I laugh, and Tedi looks at me with those eyes again. Soft and warm like in the past when I did something sweet and unexpected. But there’s no “I love you” sex coming my way this time. That’s okay. She’s worth waiting for.
“You want in The Nest?” Rowan asks. He flicks his gaze to Kyleigh, and something passes between them. I don’t like it. As if he’s going out just like Henry and Jade.
“No. I don’t want to move into The Nest. I want to move into one of your condos.”
“No baseball players,” Conor mumbles around his food. “Colts don’t live in nests.”
Easton rolls his eyes. “No shit, dumbass.”
“Kid ears,” Henry says.
“Sorry,” Easton mumbles.
“Maybe you could call it The Barn,” Henry says.
“Or The Stables,” I add.
“No, The Pen,” Rowan says with a laugh.
“Why don’t you three move out and we move in?” Decker says.
“Then you’d miss that Mexican restaurant near you. It’s so cute.” Tedi looks at Decker.
I turn to her. “I thought it was fake?” I wave my finger between the two of them, eyebrows drawing down.
“It’s been, what, two minutes, and he’s already jealous again. Run, Tedi.”
I throw a creamer pouch at Rowan, and he catches it.
“We met there when I asked him to be my fake boyfriend.” She smiles at Decker.
“Remind me to talk to you later,” I say to him.
Decker rolls his eyes. “Hey, I got so drunk I threw up. I took a puck in the face. And I got hot sauce in my eye. I think I was punished enough.”
“No good deed goes unpunished,” Easton says.
The whole table laughs.
“You really were a good sport. I would’ve backed out after the puck thing for sure,” Henry says.
Our breakfast arrives, and as Tedi takes a knife and fork to her pancakes, a thought occurs to me. If I don’t get another contract with Chicago, mornings like this are all over. It’ll be another team and another found family I’ll have to leave. Will I be able to handle it? Will I be able to not spiral again? For Tedi, I would, but I’d miss this. I’d miss them.
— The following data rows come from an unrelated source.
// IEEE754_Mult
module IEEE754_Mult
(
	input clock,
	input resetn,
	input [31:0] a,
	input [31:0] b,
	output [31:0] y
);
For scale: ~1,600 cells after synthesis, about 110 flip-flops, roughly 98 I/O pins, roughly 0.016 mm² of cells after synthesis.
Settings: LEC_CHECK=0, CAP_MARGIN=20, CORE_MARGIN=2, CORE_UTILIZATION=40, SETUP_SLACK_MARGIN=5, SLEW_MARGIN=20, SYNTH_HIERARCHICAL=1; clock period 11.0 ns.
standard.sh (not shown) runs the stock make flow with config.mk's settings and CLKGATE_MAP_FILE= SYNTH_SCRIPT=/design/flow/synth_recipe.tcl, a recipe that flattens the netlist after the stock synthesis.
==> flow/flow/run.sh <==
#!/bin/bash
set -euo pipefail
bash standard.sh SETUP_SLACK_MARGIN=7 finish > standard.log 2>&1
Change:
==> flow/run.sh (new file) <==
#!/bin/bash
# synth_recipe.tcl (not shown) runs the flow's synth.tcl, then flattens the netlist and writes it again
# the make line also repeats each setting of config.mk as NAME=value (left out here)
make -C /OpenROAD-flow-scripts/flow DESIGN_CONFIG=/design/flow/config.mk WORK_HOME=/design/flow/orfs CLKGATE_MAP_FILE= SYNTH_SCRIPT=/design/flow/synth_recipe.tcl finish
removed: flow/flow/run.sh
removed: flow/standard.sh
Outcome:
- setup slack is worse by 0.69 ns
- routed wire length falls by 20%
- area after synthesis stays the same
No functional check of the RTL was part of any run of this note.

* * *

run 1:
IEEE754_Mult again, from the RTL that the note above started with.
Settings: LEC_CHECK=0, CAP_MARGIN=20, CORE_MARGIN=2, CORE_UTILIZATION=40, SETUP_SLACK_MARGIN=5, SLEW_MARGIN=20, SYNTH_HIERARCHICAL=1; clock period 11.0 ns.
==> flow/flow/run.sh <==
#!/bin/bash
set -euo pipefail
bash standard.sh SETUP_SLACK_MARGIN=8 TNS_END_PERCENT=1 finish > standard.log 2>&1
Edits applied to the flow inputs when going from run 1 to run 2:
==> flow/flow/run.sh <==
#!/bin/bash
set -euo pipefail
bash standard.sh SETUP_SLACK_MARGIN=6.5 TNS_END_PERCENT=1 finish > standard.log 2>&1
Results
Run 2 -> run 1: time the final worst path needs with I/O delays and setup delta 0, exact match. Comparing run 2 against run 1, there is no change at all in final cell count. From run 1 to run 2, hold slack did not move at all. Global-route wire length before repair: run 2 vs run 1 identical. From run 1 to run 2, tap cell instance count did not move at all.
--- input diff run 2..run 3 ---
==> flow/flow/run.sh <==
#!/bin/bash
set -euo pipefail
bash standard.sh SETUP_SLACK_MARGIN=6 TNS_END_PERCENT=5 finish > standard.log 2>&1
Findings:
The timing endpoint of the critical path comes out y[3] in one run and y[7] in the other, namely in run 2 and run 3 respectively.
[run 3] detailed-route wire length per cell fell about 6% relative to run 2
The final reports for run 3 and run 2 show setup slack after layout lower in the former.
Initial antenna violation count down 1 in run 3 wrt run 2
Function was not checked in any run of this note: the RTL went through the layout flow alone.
Source: an optimization exercise on an open RTL-to-GDS flow (aim: small area and a short achievable clock period). Production flows keep margins and buffers that such runs may drop.
Function was checked by simulation only, so behaviour that the tests miss may differ from the original.
Power figures rest on the tool's default switching activity, not on a simulated workload.

==> flow/design.v <==
`timescale 1ns / 1ps
module riscv32_core (
    input  wire clk,
    input  wire reset,
    input  wire [31:0] instr_in,
    output wire [31:0] pc_dbg,
    output wire [31:0] instr_dbg,
    output wire [31:0] x1_dbg,
    output wire [31:0] x2_dbg,
    output wire [31:0] x3_dbg,
    output wire [31:0] x4_dbg
);
    reg [31:2] pc;
    always @(posedge clk or posedge reset) begin
        if (reset)
            pc <= 30'd0;
        else
            pc <= pc + 30'd1;
    end
    assign pc_dbg = {pc, 2'b00};
    wire [31:0] instr = instr_in;
    assign instr_dbg = instr;
    wire [6:0] opcode = instr[6:0];
    wire [4:0] rd     = instr[11:7];
    wire [4:0] rs1    = instr[19:15];
    wire [4:0] rs2    = instr[24:20];
    wire [6:0] funct7 = instr[31:25];
    wire is_opimm = (opcode == 7'b0010011);
    wire is_op    = (opcode == 7'b0110011);
    wire sub      = is_op & (funct7 == 7'b0100000);
    wire wen      = (is_opimm | is_op) & (rd != 5'd0);
    reg        p_v;         
    reg [4:0]  p_rd;
    reg [31:0] p_s0;        
    reg [7:0]  p_bg;        
    reg [7:0]  p_bp;        
    reg        p_cin;       
    function [7:0] blkcarry(input [7:0] g, input [7:0] p, input cin);
        reg [7:0] gg, pp, gn, pn;
        integer lvl, i, j;
        begin
            gg = g;
            pp = p;
            for (lvl = 0; lvl < 3; lvl = lvl + 1) begin
                gn = gg;
                pn = pp;
                for (i = 0; i < 8; i = i + 1) begin
                    if (i & (1 << lvl)) begin
                        j = ((i >> lvl) << lvl) - 1;
                        gn[i] = gg[i] | (pp[i] & gg[j]);
                        pn[i] = pp[i] & pp[j];
                    end
                end
                gg = gn;
                pp = pn;
            end
            blkcarry = {gg[6:0] | (pp[6:0] & {7{cin}}), cin};
        end
    endfunction
    wire [7:0]  p_bc = blkcarry(p_bg, p_bp, p_cin);
    wire [31:0] p_sel;
    genvar q;
    generate
        for (q = 0; q < 8; q = q + 1) begin : gsel
            assign p_sel[4*q+3:4*q] = p_s0[4*q+3:4*q] ^ ({4{p_bc[q]}} &
                {&p_s0[4*q+2:4*q], &p_s0[4*q+1:4*q], p_s0[4*q], 1'b1});
        end
    endgenerate
    wire [31:0] p_sum = p_sel;
    wire [31:0] p_hot = p_v ? (32'd1 << p_rd) : 32'd0;
    reg [31:1] xv;
    always @(posedge clk or posedge reset) begin
        if (reset)
            xv <= 31'd0;
        else
            xv <= xv | p_hot[31:1];
    end
    wire [31:0] rd_ok = {xv & ~p_hot[31:1], 1'b0};
    wire [31:0] xs [0:31];
    assign xs[0] = 32'd0;
    genvar g;
    generate
        for (g = 1; g < 32; g = g + 1) begin : gx
            reg [31:0] r;
            always @(posedge clk)
                if (p_hot[g])
                    r <= p_sum;
            assign xs[g] = r;
        end
    endgenerate
    function [31:0] rdport(input [4:0] r);
        integer k;
        reg [31:0] acc;
        begin
            acc = p_hot[r] ? p_sum : 32'd0;
            for (k = 1; k < 32; k = k + 1)
                acc = acc | ({32{(r == k) & rd_ok[k]}} & xs[k]);
            rdport = acc;
        end
    endfunction
    wire [31:0] imm_i = {{20{instr[31]}}, instr[31:20]};
    wire [31:0] a = rdport(rs1);
    wire [31:0] b = is_opimm ? imm_i : (rdport(rs2) ^ {32{sub}});
    wire [31:0] gen = a & b;
    wire [31:0] prp = a ^ b;
    function [47:0] blocks(input [31:0] g, input [31:0] p);
        reg [31:0] s0;
        reg [7:0]  bg, bp;
        integer n;
        begin
            for (n = 0; n < 8; n = n + 1) begin
                s0[4*n]   = p[4*n];
                s0[4*n+1] = p[4*n+1] ^ g[4*n];
                s0[4*n+2] = p[4*n+2] ^ (g[4*n+1] | (p[4*n+1] & g[4*n]));
                s0[4*n+3] = p[4*n+3] ^ (g[4*n+2] | (p[4*n+2] & g[4*n+1])
                                       | (p[4*n+2] & p[4*n+1] & g[4*n]));
                bg[n] = g[4*n+3] | (p[4*n+3] & g[4*n+2])
                      | (p[4*n+3] & p[4*n+2] & g[4*n+1])
                      | (p[4*n+3] & p[4*n+2] & p[4*n+1] & g[4*n]);
                bp[n] = &p[4*n +: 4];
            end
            blocks = {bp, bg, s0};
        end
    endfunction
    wire [47:0] blk = blocks(gen, prp);
    always @(posedge clk or posedge reset) begin
        if (reset)
            p_v <= 1'b0;
        else
            p_v <= wen;
    end
    always @(posedge clk) begin
        p_rd  <= rd;
        p_s0  <= blk[31:0];
        p_bg  <= blk[39:32];
        p_bp  <= blk[47:40];
        p_cin <= sub;
    end
    assign x1_dbg = p_hot[1] ? p_sum : (xs[1] & {32{xv[1]}});
    assign x2_dbg = p_hot[2] ? p_sum : (xs[2] & {32{xv[2]}});
    assign x3_dbg = p_hot[3] ? p_sum : (xs[3] & {32{xv[3]}});
    assign x4_dbg = p_hot[4] ? p_sum : (xs[4] & {32{xv[4]}});
endmodule
Settings: LEC_CHECK=0, CAP_MARGIN=20, CORE_MARGIN=2, CORE_UTILIZATION=40, PLACE_DENSITY=0.55, SLEW_MARGIN=20; clock period 12.0 ns.
standard.sh (not shown) runs the stock make flow with config.mk's settings and CLKGATE_MAP_FILE= SYNTH_SCRIPT=/design/flow/synth_recipe.tcl, a recipe that flattens the netlist after the stock synthesis.
==> flow/flow/run.sh <==
#!/bin/bash
# Layout flow: the standard ORFS flow (standard.sh), unchanged, with three
# optimisation settings passed through the environment:
#  - port buffers use sky130_fd_sc_hd__buf_2 instead of the default delay
#    buffer (every input and output port still gets its own buffer);
#  - timing repair aims for extra setup slack, so that the design is sized
#    for a shorter achieved period (the SDC and clock period are unchanged);
#  - clock tree synthesis uses ORFS's default arguments plus larger sink
#    clusters and no dummy loads, for fewer clock buffers (the clock still
#    reaches every register through the buffered tree).
# make's full output goes to standard.log; ORFS's per-step logs stay under
# orfs/logs/.
set -euo pipefail
export BUFFER_PORTS_ARGS="-buffer_cell sky130_fd_sc_hd__buf_2"
export SETUP_SLACK_MARGIN=6.8
export CTS_ARGS="-sink_clustering_enable -repair_clock_nets -dont_use_dummy_load -sink_clustering_size 24 -sink_clustering_max_diameter 80"
bash standard.sh > standard.log 2>&1
Then changed:
--- a/flow/design.v
+++ b/flow/design.v
@@ -34,8 +34,8 @@
     reg [31:0] p_s0;        
     reg [7:0]  p_bg;        
     reg [7:0]  p_bp;        
-    reg        p_cin;       
-    function [7:0] blkcarry(input [7:0] g, input [7:0] p, input cin);
+    reg        p_inv;       
+    function [7:0] blkcarry(input [7:0] g, input [7:0] p);
         reg [7:0] gg, pp, gn, pn;
         integer lvl, i, j;
         begin
@@ -54,10 +54,10 @@
                 gg = gn;
                 pp = pn;
             end
-            blkcarry = {gg[6:0] | (pp[6:0] & {7{cin}}), cin};
+            blkcarry = {gg[6:0], 1'b0};
         end
     endfunction
-    wire [7:0]  p_bc = blkcarry(p_bg, p_bp, p_cin);
+    wire [7:0]  p_bc = blkcarry(p_bg, p_bp);
     wire [31:0] p_sel;
     genvar q;
     generate
@@ -66,7 +66,7 @@
                 {&p_s0[4*q+2:4*q], &p_s0[4*q+1:4*q], p_s0[4*q], 1'b1});
         end
     endgenerate
-    wire [31:0] p_sum = p_sel;
+    wire [31:0] p_sum = p_sel ^ {32{p_inv}};
     wire [31:0] p_hot = p_v ? (32'd1 << p_rd) : 32'd0;
     reg [31:1] xv;
     always @(posedge clk or posedge reset) begin
@@ -99,8 +99,8 @@
         end
     endfunction
     wire [31:0] imm_i = {{20{instr[31]}}, instr[31:20]};
-    wire [31:0] a = rdport(rs1);
-    wire [31:0] b = is_opimm ? imm_i : (rdport(rs2) ^ {32{sub}});
+    wire [31:0] a = rdport(rs1) ^ {32{sub}};
+    wire [31:0] b = is_opimm ? imm_i : rdport(rs2);
     wire [31:0] gen = a & b;
     wire [31:0] prp = a ^ b;
     function [47:0] blocks(input [31:0] g, input [31:0] p);
@@ -134,7 +134,7 @@
         p_s0  <= blk[31:0];
         p_bg  <= blk[39:32];
         p_bp  <= blk[47:40];
-        p_cin <= sub;
+        p_inv <= sub;
     end
     assign x1_dbg = p_hot[1] ? p_sum : (xs[1] & {32{xv[1]}});
     assign x2_dbg = p_hot[2] ? p_sum : (xs[2] & {32{xv[2]}});
What happened:
- wire length shrinks by a little under a tenth
- final area shrinks slightly
- utilization shrinks by 0.71 points
- fmax grows slightly
- count of clock-buffer cells in the layout shrinks by 1
- hold slack got worse by 0.011 ns
- area after synthesis stays flat
- clock skew shrinks by 0.018 ns
- sequential power is about the same
- sequential share of layout area grows by 0.91 points
- die area hardly moves

[static timing again, ports no longer ideal]
The flow's constraints put no driver on any port. The routed layouts listed below were extracted and timed again, unchanged, in two steps. Step 1: set_driving_cell puts a clkbuf_16 on clk and a buf_2 on each other input, an assumption about the parent block. Step 2 times the ports against the registers' clock, not the clock port: input delays grow and output delays shrink by t, the midpoint of the rising clock arrivals with the driver on. Three values: no drivers, after step 1, after step 2; two values: the first two.
run	shift t [ns]	slack for setup (ns)	worst data-port slew with drivers (ns)
the first run	0.768	6.667 / 6.704 / 5.936	0.06
the second run	0.788	6.764 / 6.711 / 6.024	0.07
After both steps every run listed still meets setup and hold. For the second run, which loses most, drivers alone change the setup slack by -0.053 ns; drivers and shift together by -0.740 ns.
Background: an optimization exercise with open tools, aiming at small area. Do not read the settings as production practice.
Only simulation tests tie the RTL to the original design; equivalence was not proved.
Power figures rest on the tool's default switching activity, not on a simulated workload.

==> flow/design.v <==
`timescale 1ns / 1ps
module priority_encoder #
(
    parameter WIDTH = 4,
    parameter LSB_PRIORITY = "LOW"
)
(
    input  wire [WIDTH-1:0]         input_unencoded,
    output wire                     output_valid,
    output wire [$clog2(WIDTH)-1:0] output_encoded,
    output wire [WIDTH-1:0]         output_unencoded
);
parameter W1 = 2**$clog2(WIDTH);
parameter W2 = W1/2;
generate
    if (WIDTH == 1) begin
        assign output_valid = input_unencoded;
        assign output_encoded = 0;
    end else if (WIDTH == 2) begin
        assign output_valid = |input_unencoded;
        if (LSB_PRIORITY == "LOW") begin
            assign output_encoded = input_unencoded[1];
        end else begin
            assign output_encoded = ~input_unencoded[0];
        end
    end else begin
        wire [$clog2(W2)-1:0] out1, out2;
        wire valid1, valid2;
        priority_encoder #(
            .WIDTH(W2),
            .LSB_PRIORITY(LSB_PRIORITY)
        )
        priority_encoder_inst1 (
            .input_unencoded(input_unencoded[W2-1:0]),
            .output_valid(valid1),
            .output_encoded(out1)
        );
        priority_encoder #(
            .WIDTH(W2),
            .LSB_PRIORITY(LSB_PRIORITY)
        )
        priority_encoder_inst2 (
            .input_unencoded({{W1-WIDTH{1'b0}}, input_unencoded[WIDTH-1:W2]}),
            .output_valid(valid2),
            .output_encoded(out2)
        );
        assign output_valid = valid1 | valid2;
        if (LSB_PRIORITY == "LOW") begin
            assign output_encoded = valid2 ? {1'b1, out2} : {1'b0, out1};
        end else begin
            assign output_encoded = valid1 ? {1'b0, out1} : {1'b1, out2};
        end
    end
endgenerate
assign output_unencoded = 1 << output_encoded;
endmodule
Background: an optimization exercise with open tools, aiming at small area. Do not read the settings as production practice.
Only simulation tests tie the RTL to the original design; equivalence was not proved.
Power and IR drop assume default switching activity.

==> flow/design.v <==
module fsm
(
    input clk, reset,
    input start,
    input pfinish,
    input stop,
    output logic enable,
    output logic wr,
    output logic view,
    output logic last,
    output logic [3:0] nint,
    output logic [9:0] sel
);
    logic pf_ff, st_ff;
    always_ff @(posedge clk)
    begin
        pf_ff <= pfinish;
        st_ff <= stop;
    end
    wire pe = pfinish & ~pf_ff;
    wire se = stop & ~st_ff;
    logic run;
    logic [3:0] cnt;
    assign enable = run & ~view;
    wire fin = se | (pe & (nint == 4'd9));
    assign last = (cnt == nint);
    wire go = ~view & (run | start);
    wire inter = go & pe & ~(run & fin);
    always_ff @(posedge clk, posedge reset)
        if (reset)
        begin
            run <= 1'b0;
            view <= 1'b0;
            nint <= '0;
            cnt <= '0;
        end
        else
        begin
            if (view)
            begin
                run <= ~run & (pe | se);
                if (~run)
                begin
                    if (pe)
                        cnt <= last ? 4'd0 : cnt + 4'd1;
                    else if (se)
                        cnt <= (cnt == 4'd0) ? nint : cnt - 4'd1;
                end
            end
            else
            begin
                if (run | start)
                    run <= ~fin | ~run;
                if (run & fin)
                    view <= 1'b1;
                if (wr)
                    cnt <= cnt + 4'd1;
                if (inter)
                    nint <= nint + 4'd1;
            end
        end
    always_ff @(posedge clk, posedge reset)
        if (reset)
            wr <= 1'b0;
        else
            wr <= inter;
    genvar k;
    generate
        for (k = 0; k < 10; k++)
        begin: seldec
            assign sel[k] = (cnt == k);
        end
    endgenerate
endmodule
What follows belongs to an exercise in optimizing a design on an open flow for small area; a production flow would make more cautious choices.
Function was checked by simulation only, so behaviour that the tests miss may differ from the original.
Power figures rest on the tool's default switching activity, not on a simulated workload.

## reg_file
module reg_file (
    input clk,
    input reset,
    input we,               
    input [4:0]  rs1,              
    input [4:0]  rs2,              
    input [4:0]  rd,               
    input [31:0] wd,               
    output [31:0] rd1,              
    output [31:0] rd2               
);
For scale: about 2200 cells after synthesis, ~1000 flip-flops, about 110 I/O pins, about 40000 um^2 of cells after synthesis.
clock: 7.0 ns
lec_check: 0
cap_margin: 20
core_margin: 2
core_utilization: 50
cts_buf_list: sky130_fd_sc_hd__clkbuf_8
cts_cluster_diameter: 60
cts_cluster_size: 15
slew_margin: 20
synth_hierarchical: 1
synth_minimum_keep_size: 0
standard.sh (not shown) runs the stock make flow with config.mk's settings and CLKGATE_MAP_FILE= SYNTH_SCRIPT=/design/flow/synth_recipe.tcl, a recipe that flattens the netlist after the stock synthesis.
==> flow/flow/run.sh <==
#!/bin/bash
# The standard ORFS layout (standard.sh, unchanged synthesis), with these
# area-oriented changes passed to ORFS as variables:
#  - ports are buffered with buf_2 instead of the default buffer cell, and
#    before resizing the output ports' buffers become buf_1 (pre_resize.tcl),
#  - CTS uses clkbuf_8 with small, compact sink clusters and no dummy loads.
# ORFS writes each tool's log under orfs/logs/; make's output goes to
# flow_make.log.
set -euo pipefail
HERE=$(cd "$(dirname "${BASH_SOURCE[0]}")" && pwd)
export BUFFER_PORTS_ARGS="-buffer_cell sky130_fd_sc_hd__buf_2"
export PRE_RESIZE_TCL="$HERE/pre_resize.tcl"
export CTS_ARGS="-sink_clustering_enable -repair_clock_nets -dont_use_dummy_load -buf_list sky130_fd_sc_hd__clkbuf_8 -sink_clustering_size 17 -sink_clustering_max_diameter 60"
bash standard.sh finish > flow_make.log 2>&1
==> flow/flow/pre_resize.tcl <==
# Output ports drive only the 0.01 pF pin load: use buf_1 for their port
# buffers (repair_design, which follows, fixes any violation this makes).
foreach port [get_ports -filter "direction == output"] {
  set net [get_nets [get_full_name $port]]
  foreach pin [get_pins -of_objects $net] {
    if {[get_property $pin direction] ne "output"} continue
    set inst [get_cells -of_objects $pin]
    if {[string match "*/sky130_fd_sc_hd__buf_2" [get_full_name [get_lib_cells -of_objects $inst]]]} {
      replace_cell $inst sky130_fd_sc_hd__buf_1
    }
  }
}
The baseline passed the timing, DRC and antenna checks.
Then changed:
--- a/flow/flow/run.sh
+++ b/flow/flow/run.sh
@@ -12,3 +12,3 @@
 export PRE_RESIZE_TCL="$HERE/pre_resize.tcl"
-export CTS_ARGS="-sink_clustering_enable -repair_clock_nets -dont_use_dummy_load -buf_list sky130_fd_sc_hd__clkbuf_8 -sink_clustering_size 17 -sink_clustering_max_diameter 60"
+export CTS_ARGS="-sink_clustering_enable -repair_clock_nets -dont_use_dummy_load -buf_list sky130_fd_sc_hd__clkbuf_8 -sink_clustering_size 15 -sink_clustering_max_diameter 60"
 bash standard.sh finish > flow_make.log 2>&1
Effect: Worst setup slack is worse by 0.069 ns. Clock-buffer cell count increases by 6. Cell count hardly moves. Total power came out higher by about 0.9%. Via count stays flat. Clock power grows by about 3%.
Then changed:
==> flow/flow/run.sh (replaced) <==
#!/bin/bash
# The standard ORFS layout (standard.sh, unchanged synthesis), with three
# area-oriented changes passed to ORFS as variables:
#  - ports are buffered with buf_2 instead of the default buffer cell,
#  - CTS uses clkbuf_8 with small, compact sink clusters and no dummy loads,
#  - global routing recovers power (downsizes cells off critical paths).
set -euo pipefail
export BUFFER_PORTS_ARGS="-buffer_cell sky130_fd_sc_hd__buf_2"
export CTS_ARGS="-sink_clustering_enable -repair_clock_nets -dont_use_dummy_load -buf_list sky130_fd_sc_hd__clkbuf_8 -sink_clustering_size 15 -sink_clustering_max_diameter 60"
export RECOVER_POWER=100
bash standard.sh finish > flow_make.log 2>&1
removed: flow/flow/pre_resize.tcl
Result: The changed run finished but failed the layout checks on max-capacitance violations, max-slew violations. Maximum frequency decreases by about 10%. Via count hardly moves. Design area decreases by 0.60%. Synthesized area stays the same. First-iteration DRC count decreases by 0.41%. Die area stays the same. Global-route usage increases by 0.11 points.
Then changed:
==> flow/run.sh (new file) <==
#!/bin/bash
# synth_recipe.tcl (not shown) runs the flow's synth.tcl, then flattens the netlist and writes it again
# the make line also repeats each setting of config.mk as NAME=value (left out here)
make -C /OpenROAD-flow-scripts/flow DESIGN_CONFIG=/design/flow/config.mk WORK_HOME=/design/flow/orfs CLKGATE_MAP_FILE= SYNTH_SCRIPT=/design/flow/synth_recipe.tcl finish
removed: flow/flow/run.sh
removed: flow/standard.sh
Result:
- The new run produced a clean layout
- final cell count grows by 3.1%
- routed wire length grows by 0.73%
- worst hold slack gets worse by 0.0039 ns
- cell area grows by 3.7%
- global-route usage grows by 0.38 points
- area after synthesis does not change
- total power grows by 4.2%

==> static timing again, ports no longer ideal <==
The flow's constraints put no driver on any port. The routed layouts listed below were extracted and timed again, unchanged, in two steps.
Step 1 sets driving cells, clkbuf_16 on the clock port and buf_2 on the other inputs (assumed; they add their load-dependent delay and slew).
Step 2 times the ports against the registers' clock, not the clock port: input delays grow and output delays shrink by t, the midpoint of the rising clock arrivals with the driver on.
Three values: ideal ports, drivers, drivers and shift; two values: the first two.
run | t (ns) | slack for setup (ns) | clock arrival spread, ns | max-slew violations | cell pins on the clock port's net
the first run | 0.746 | 1.429 / 1.382 / 1.382 | 0.073 / 0.074 | 0 / 0 | 1
the second run | 0.758 | 1.360 / 1.334 / 1.334 | 0.066 / 0.067 | 0 / 0 | 1
the third run | 0.775 | 0.760 / 0.715 / 0.715 | 0.064 / 0.064 | 1639 / 1641 | 1
the fourth run | 0.768 | 0.590 / 0.566 / 0.566 | 0.029 / 0.029 | 0 / 0 | 1
The drivers bring new slew violations in the third run. The setup slack of the first run, which loses most, moves by -0.047 ns with the drivers and by -0.047 ns with both steps.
Tedi puts her hand on my thigh. “Aren’t you going to eat?”
I take her hand and put it on her lap. “No touching, remember?”
She shakes her head with a smile and goes back to eating her pancakes, joining in the conversation with my friends as if she’s been here since day one.
I finally realize only one thing matters. Wherever I go, Tedi has to be by my side. Everything else is just extra.
So I spend the rest of the breakfast thinking of ways to get us to that finish line.